Effective September 30, 2020, these payroll records must also include “the amount of sick leave provided to each employee.” If you already provide your employees with sick leave that is greater than what will be required by the Labor Law, then we recommend that you implement a system to distinguish between the sick leave benefits required by law and additional benefits that you provide. That way, you can prove your compliance with the new law.
Employee Requests for Documentation
Within three business days of an employee’s oral or written request, an employer must provide a summary of the amount of sick leave accrued and used by the employee in the current calendar year and/or any previous calendar year.
The new law does not diminish or limit any existing paid sick leave benefits program enforced by a municipal corporation (including the Westchester County Earned Sick Leave Law, the Westchester County Safe Time Leave Law or the New York City Earned Safe and Sick Time Act).
The Commissioner of Labor is authorized to adopt regulations and issue guidance regarding the new law that may include standards for sick leave accrual, use, payment and employee eligibility. We anticipate that the regulations and/or guidance will define the types of employees who are eligible for this new mandatory paid sick leave. For example, some of the eligibility rules for the New York City Earned Safe and Sick Time Act limit eligibility to most employees who work more than 80 hours in a calendar year and disqualify employees covered by a collective bargaining agreement when the law first became effective until the collective bargaining agreement expires.
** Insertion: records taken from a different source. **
$ cat src/agfs_pkg.sv
/*
 * Package for the per-axis pin function block: register byte offsets,
 * field layout, function codes, reset values and the drive status carrier.
 * Assumes a 32-bit APB slave with one aligned word per register.
 */
`default_nettype none

package agfs_pkg;

   // Geometry.
   localparam int AXES = 4;
   localparam int PINS = 8;
   localparam int FN_W = 2;
   localparam int WORD_W = 16;

   // Register byte offsets.
   localparam logic [7:0] OFS_COMMAND = 8'h00;
   localparam logic [7:0] OFS_DATA_WRITE_LOW_WORD = 8'h04;
   localparam logic [7:0] OFS_OUTPUT_DATA_FIRST = 8'h08;
   localparam logic [7:0] OFS_OUTPUT_DATA_SECOND = 8'h0c;
   localparam logic [7:0] OFS_PIN_LEVEL_XY_AXES = 8'h10;
   localparam logic [7:0] OFS_PIN_LEVEL_ZU_AXES = 8'h14;
   localparam logic [7:0] OFS_EXT_DRIVE_CTRL = 8'h18;
   localparam logic [7:0] OFS_SYNC_EDGE_SELECT = 8'h1c;

   // Command register fields.
   localparam int CMD_CODE_LSB = 0;
   localparam int CMD_CODE_W = 8;
   localparam int CMD_AXIS_LSB = 8;
   localparam logic [7:0] CMD_PIN_FUNCTION_SET = 8'h21;

   // External drive control fields: enable per axis, then mode per axis.
   localparam int EXT_EN_LSB = 0;
   localparam int EXT_MODE_LSB = 4;

   // Pins that start external-signal driving, and the last pin that carries a sync pulse.
   localparam int PIN_REL_START = 4;
   localparam int PIN_CONT_START = 5;
   localparam int PIN_SYNC_LAST = 3;

   // Function codes of one two-bit field.
   localparam logic [1:0] FN_GP_INPUT = 2'h0;
   localparam logic [1:0] FN_GP_OUTPUT = 2'h1;
   localparam logic [1:0] FN_DRIVE_STATUS = 2'h2;
   localparam logic [1:0] FN_SYNC_COMPARE = 2'h3;

   // Reset values.
   localparam logic [15:0] RST_PIN_FUNCTION = 16'h0000;
   localparam logic [15:0] RST_WORD = 16'h0000;
   localparam logic [7:0] RST_EXT_CTRL = 8'h00;
   localparam logic [31:0] RST_SYNC_EDGE = 32'h0000_0000;

   // Drive state of one axis as seen from the motion logic.
   typedef struct packed {
      logic decelerating;
      logic accelerating;
      logic driving;
   } agfs_drive_status_t;

endpackage : agfs_pkg

`default_nettype wire

$ cat src/agfs_gpio.sv
/*
 * Per-axis general purpose pin block with function select, APB registers,
 * pin level read-back, synchronous trigger events and external drive start.
 * Assumes pin levels, drive status, sync pulses and compare results are
 * synchronous to pclk; the bench resolves each pin wire from pin_oe_n.
 */
// Our own choices: the APB register port and the register offsets.
`default_nettype none

module agfs_gpio #(
   parameter int AXES = agfs_pkg::AXES,
   parameter int PINS = agfs_pkg::PINS
) (
   // Clock and reset
   input wire logic pclk,
   input wire logic presetn,
   // APB slave
   input wire logic psel,
   input wire logic penable,
   input wire logic pwrite,
   input wire logic [7:0] paddr,
   input wire logic [31:0] pwdata,
   output logic [31:0] prdata,
   output logic pready,
   output logic pslverr,
   // Pins, axis a pin k at index a*PINS+k
   input wire logic [AXES*PINS-1:0] axis_io_pin_in,
   output logic [AXES*PINS-1:0] axis_io_pin_out,
   output logic [AXES*PINS-1:0] axis_io_pin_oe_n,
   // Motion logic sources
   input wire agfs_pkg::agfs_drive_status_t [AXES-1:0] drive_status,
   input wire logic [AXES*4-1:0] sync_pulse,
   input wire logic [AXES*4-1:0] compare_result,
   // Events towards motion logic
   output logic [AXES*PINS-1:0] sync_trigger,
   output logic [AXES-1:0] ext_rel_start,
   output logic [AXES-1:0] ext_cont_start
);

   localparam int NP = AXES * PINS;

   logic [15:0] pin_function_reg [AXES];
   logic [15:0] data_write_low_word_reg;
   logic [15:0] output_data_first_reg;
   logic [15:0] output_data_second_reg;
   logic [7:0] ext_ctrl_reg;
   logic [31:0] sync_edge_reg;
   logic [NP-1:0] level_reg;
   logic [NP-1:0] level_prev_reg;
   logic [1:0] primed_reg;
   logic [NP-1:0] out_next;
   logic [NP-1:0] oe_n_next;
   logic [NP-1:0] trig_next;
   logic [AXES-1:0] rel_next;
   logic [AXES-1:0] cont_next;
   logic [31:0] rdata_next;
   logic err_next;
   logic [31:0] gp_out_bits;
   logic access;
   logic wr_fire;
   logic cmd_fire;

   // Every access answers in its second access cycle; the write lands then.
   assign access = psel & penable & ~pready;
   assign wr_fire = psel & penable & pready & pwrite;
   assign cmd_fire = wr_fire && (paddr == agfs_pkg::OFS_COMMAND)
      && (pwdata[agfs_pkg::CMD_CODE_LSB +: agfs_pkg::CMD_CODE_W]
          == agfs_pkg::CMD_PIN_FUNCTION_SET);
   assign gp_out_bits = {output_data_second_reg, output_data_first_reg};

   always_ff @(posedge pclk or negedge presetn)
   begin
      if (!presetn)
      begin
         pready <= 1'b0;
      end
      else
      begin
         pready <= access;
      end
   end

   always_comb
   begin
      rdata_next = 32'h0000_0000;
      err_next = 1'b0;
      unique case (paddr)
         agfs_pkg::OFS_COMMAND:
         begin
            err_next = ~pwrite;
         end
         agfs_pkg::OFS_DATA_WRITE_LOW_WORD:
         begin
            rdata_next = {16'h0000, data_write_low_word_reg};
         end
         agfs_pkg::OFS_OUTPUT_DATA_FIRST:
         begin
            rdata_next = {16'h0000, output_data_first_reg};
         end
         agfs_pkg::OFS_OUTPUT_DATA_SECOND:
         begin
            rdata_next = {16'h0000, output_data_second_reg};
         end
         agfs_pkg::OFS_PIN_LEVEL_XY_AXES:
         begin
            rdata_next = {16'h0000, level_reg[15:0]};
            err_next = pwrite;
         end
         agfs_pkg::OFS_PIN_LEVEL_ZU_AXES:
         begin
            rdata_next = {16'h0000, level_reg[31:16]};
            err_next = pwrite;
         end
         agfs_pkg::OFS_EXT_DRIVE_CTRL:
         begin
            rdata_next = {24'h000000, ext_ctrl_reg};
         end
         agfs_pkg::OFS_SYNC_EDGE_SELECT:
         begin
            rdata_next = sync_edge_reg;
         end
         default:
         begin
            err_next = 1'b1;
         end
      endcase
   end

   always_ff @(posedge pclk or negedge presetn)
   begin
      if (!presetn)
      begin
         prdata <= 32'h0000_0000;
         pslverr <= 1'b0;
      end
      else if (access)
      begin
         prdata <= pwrite ? 32'h0000_0000 : rdata_next;
         pslverr <= err_next;
      end
      else
      begin
         prdata <= 32'h0000_0000;
         pslverr <= 1'b0;
      end
   end

   always_ff @(posedge pclk or negedge presetn)
   begin
      if (!presetn)
      begin
         data_write_low_word_reg <= agfs_pkg::RST_WORD;
         output_data_first_reg <= agfs_pkg::RST_WORD;
         output_data_second_reg <= agfs_pkg::RST_WORD;
         ext_ctrl_reg <= agfs_pkg::RST_EXT_CTRL;
         sync_edge_reg <= agfs_pkg::RST_SYNC_EDGE;
      end
      else if (wr_fire)
      begin
         if (paddr == agfs_pkg::OFS_DATA_WRITE_LOW_WORD)
         begin
            data_write_low_word_reg <= pwdata[15:0];
         end
         if (paddr == agfs_pkg::OFS_OUTPUT_DATA_FIRST)
         begin
            output_data_first_reg <= pwdata[15:0];
         end
         if (paddr == agfs_pkg::OFS_OUTPUT_DATA_SECOND)
         begin
            output_data_second_reg <= pwdata[15:0];
         end
         if (paddr == agfs_pkg::OFS_EXT_DRIVE_CTRL)
         begin
            ext_ctrl_reg <= pwdata[7:0];
         end
         if (paddr == agfs_pkg::OFS_SYNC_EDGE_SELECT)
         begin
            sync_edge_reg <= pwdata;
         end
      end
   end

   // Pin levels are sampled once; the read-back shows the wire, not the driver.
   always_ff @(posedge pclk or negedge presetn)
   begin
      if (!presetn)
      begin
         level_reg <= '0;
         level_prev_reg <= '0;
      end
      else
      begin
         level_reg <= axis_io_pin_in;
         level_prev_reg <= level_reg;
      end
   end

   // The previous sample only means something from the second edge after reset;
   // without this gate a pin that idles high would raise a false edge event.
   always_ff @(posedge pclk or negedge presetn)
   begin
      if (!presetn)
      begin
         primed_reg <= 2'h0;
      end
      else
      begin
         primed_reg <= {primed_reg[0], 1'h1};
      end
   end

   genvar a;
   genvar k;
   generate
      for (a = 0; a < AXES; a++)
      begin : g_axis
         logic ext_en;
         logic ext_change;
         logic rel_in;
         logic cont_in;

         // One command may load several axes at once through the axis mask.
         always_ff @(posedge pclk or negedge presetn)
         begin
            if (!presetn)
            begin
               pin_function_reg[a] <= agfs_pkg::RST_PIN_FUNCTION;
            end
            else if (cmd_fire && pwdata[agfs_pkg::CMD_AXIS_LSB + a])
            begin
               pin_function_reg[a] <= data_write_low_word_reg;
            end
         end

         for (k = 0; k < PINS; k++)
         begin : g_pin
            localparam int P = a * PINS + k;
            logic [1:0] fn;
            logic rise;
            logic fall;
            logic src;

            assign fn = pin_function_reg[a][2*k +: agfs_pkg::FN_W];
            assign rise = level_reg[P] & ~level_prev_reg[P] & primed_reg[1];
            assign fall = ~level_reg[P] & level_prev_reg[P] & primed_reg[1];

            always_comb
            begin
               src = 1'b0;
               unique case (fn)
                  agfs_pkg::FN_GP_INPUT:
                  begin
                     src = 1'b0;
                  end
                  agfs_pkg::FN_GP_OUTPUT:
                  begin
                     src = gp_out_bits[P];
                  end
                  agfs_pkg::FN_DRIVE_STATUS:
                  begin
                     src = drive_status[a][k % 3];
                  end
                  agfs_pkg::FN_SYNC_COMPARE:
                  begin
                     if (k <= agfs_pkg::PIN_SYNC_LAST)
                     begin
                        src = sync_pulse[a*4 + (k % 4)];
                     end
                     else
                     begin
                        src = compare_result[a*4 + (k % 4)];
                     end
                  end
               endcase
            end

            assign out_next[P] = src;
            assign oe_n_next[P] = (fn == agfs_pkg::FN_GP_INPUT);
            // Triggers only count while the pin is an input.
            assign trig_next[P] = (fn == agfs_pkg::FN_GP_INPUT)
               && (sync_edge_reg[P] ? fall : rise);
         end

         // A disabled external drive leaves pins 4 and 5 as plain inputs.
         assign ext_en = ext_ctrl_reg[agfs_pkg::EXT_EN_LSB + a];
         assign ext_change = ext_ctrl_reg[agfs_pkg::EXT_MODE_LSB + a];
         assign rel_in = (g_pin[agfs_pkg::PIN_REL_START].fn == agfs_pkg::FN_GP_INPUT)
            && (ext_change
                ? (level_reg[a*PINS + agfs_pkg::PIN_REL_START]
                   & ~level_prev_reg[a*PINS + agfs_pkg::PIN_REL_START] & primed_reg[1])
                : level_reg[a*PINS + agfs_pkg::PIN_REL_START]);
         assign cont_in = (g_pin[agfs_pkg::PIN_CONT_START].fn == agfs_pkg::FN_GP_INPUT)
            && (ext_change
                ? (level_reg[a*PINS + agfs_pkg::PIN_CONT_START]
                   & ~level_prev_reg[a*PINS + agfs_pkg::PIN_CONT_START] & primed_reg[1])
                : level_reg[a*PINS + agfs_pkg::PIN_CONT_START]);
         assign rel_next[a] = ext_en & rel_in;
         assign cont_next[a] = ext_en & cont_in;
      end
   endgenerate

   // Outputs are registered so the pads see clean edges; this costs one cycle.
   always_ff @(posedge pclk or negedge presetn)
   begin
      if (!presetn)
      begin
         axis_io_pin_out <= '0;
         axis_io_pin_oe_n <= '1;
      end
      else
      begin
         axis_io_pin_out <= out_next;
         axis_io_pin_oe_n <= oe_n_next;
      end
   end

   always_ff @(posedge pclk or negedge presetn)
   begin
      if (!presetn)
      begin
         sync_trigger <= '0;
         ext_rel_start <= '0;
         ext_cont_start <= '0;
      end
      else
      begin
         sync_trigger <= trig_next;
         ext_rel_start <= rel_next;
         ext_cont_start <= cont_next;
      end
   end

endmodule : agfs_gpio

`default_nettype wire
For this reason, we recommend that you wait until the regulations are adopted and/or when any State guidance is issued before updating applicable policies, employee handbooks, employment applications and employment agreements to ensure that they are in compliance with the law. You may also wish to consider changes to current or future collective bargaining agreements. We will let you know if, and when, regulations are adopted or guidance is issued. If the State does not act prior to the September 30, 2020 effective date of the law, we will follow up in advance of that date to discuss recommended best practices.
If you have any questions regarding this legislation, or would like assistance in reviewing or amending any applicable documents or agreements, please contact Alyson Mathews or Lauren Schnitzer or any of our other attorneys by calling 631-694-2300.
THIS MEMORANDUM IS MEANT TO ASSIST IN GENERAL UNDERSTANDING OF THE CURRENT LAW. IT IS NOT TO BE REGARDED AS LEGAL ADVICE. THOSE WITH PARTICULAR QUESTIONS SHOULD SEEK THE ADVICE OF COUNSEL.
© Lamb & Barnosky, LLP 2020
 “Calendar year” in this context is defined as January 1 through December 31.
 “Calendar year” in this context is defined as January 1 through December 31 or a regular and consecutive 12-month period, as determined by the employer.
 “Child” means a biological, adopted or foster child, a legal ward or a child for whom the employee is standing in loco parentis.
 “Parent” means a biological, foster, step- or adoptive parent, legal guardian of an employee or a person who stood in loco parentis when the employee was a minor child.